Treppie kicks the newspapers away. He throws them around a few at a time. Papers fly all over the bathroom. Fly away, Peter, fly away, Paul!
He’s fed up with the whole business, fed up, sick and tired of it all. Words swim before his eyes. Names whirl around in his head.
He folds the newspapers double and throws them up against the ceiling. ‘Kaboof! Kaboof!’

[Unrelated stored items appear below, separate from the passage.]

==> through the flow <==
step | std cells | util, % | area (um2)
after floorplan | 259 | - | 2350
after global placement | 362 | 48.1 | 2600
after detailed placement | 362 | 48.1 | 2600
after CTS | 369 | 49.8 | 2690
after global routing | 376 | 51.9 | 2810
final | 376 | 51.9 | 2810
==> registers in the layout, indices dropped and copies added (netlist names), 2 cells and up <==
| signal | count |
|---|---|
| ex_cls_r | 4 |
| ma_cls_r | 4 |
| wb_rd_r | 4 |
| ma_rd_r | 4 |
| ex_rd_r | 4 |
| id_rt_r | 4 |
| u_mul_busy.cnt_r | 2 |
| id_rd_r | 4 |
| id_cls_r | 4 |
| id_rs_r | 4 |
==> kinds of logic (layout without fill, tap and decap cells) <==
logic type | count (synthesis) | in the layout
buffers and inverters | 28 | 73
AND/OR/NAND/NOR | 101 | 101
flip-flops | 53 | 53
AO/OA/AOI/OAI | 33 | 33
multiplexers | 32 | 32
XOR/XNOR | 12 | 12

The Freedom Front’s got lead in its head. Hells bells in the house of Shell. And Goldstone’s teeth are but few. See how the train rides, how the train rides, all aboard the gravy train. Civil Co-operaton Chowder. Consensus-Atlantis-hortus-conclusus. The apple of his father’s eye, his mother’s darling, Sophia-Maria-Maryna, pretty girls in a row.
Noises start coming from his body. Hark the mighty roars. They hold much promise.
He feels his guts moving. Swing low, sweet chariot. Blessed is the stool’s motion, happy in its peals, its psalms to the end of all meals. He tears the newspaper into small pieces. He’s making confetti. Triomf, Triomf, here comes the bride, big, fat and wide.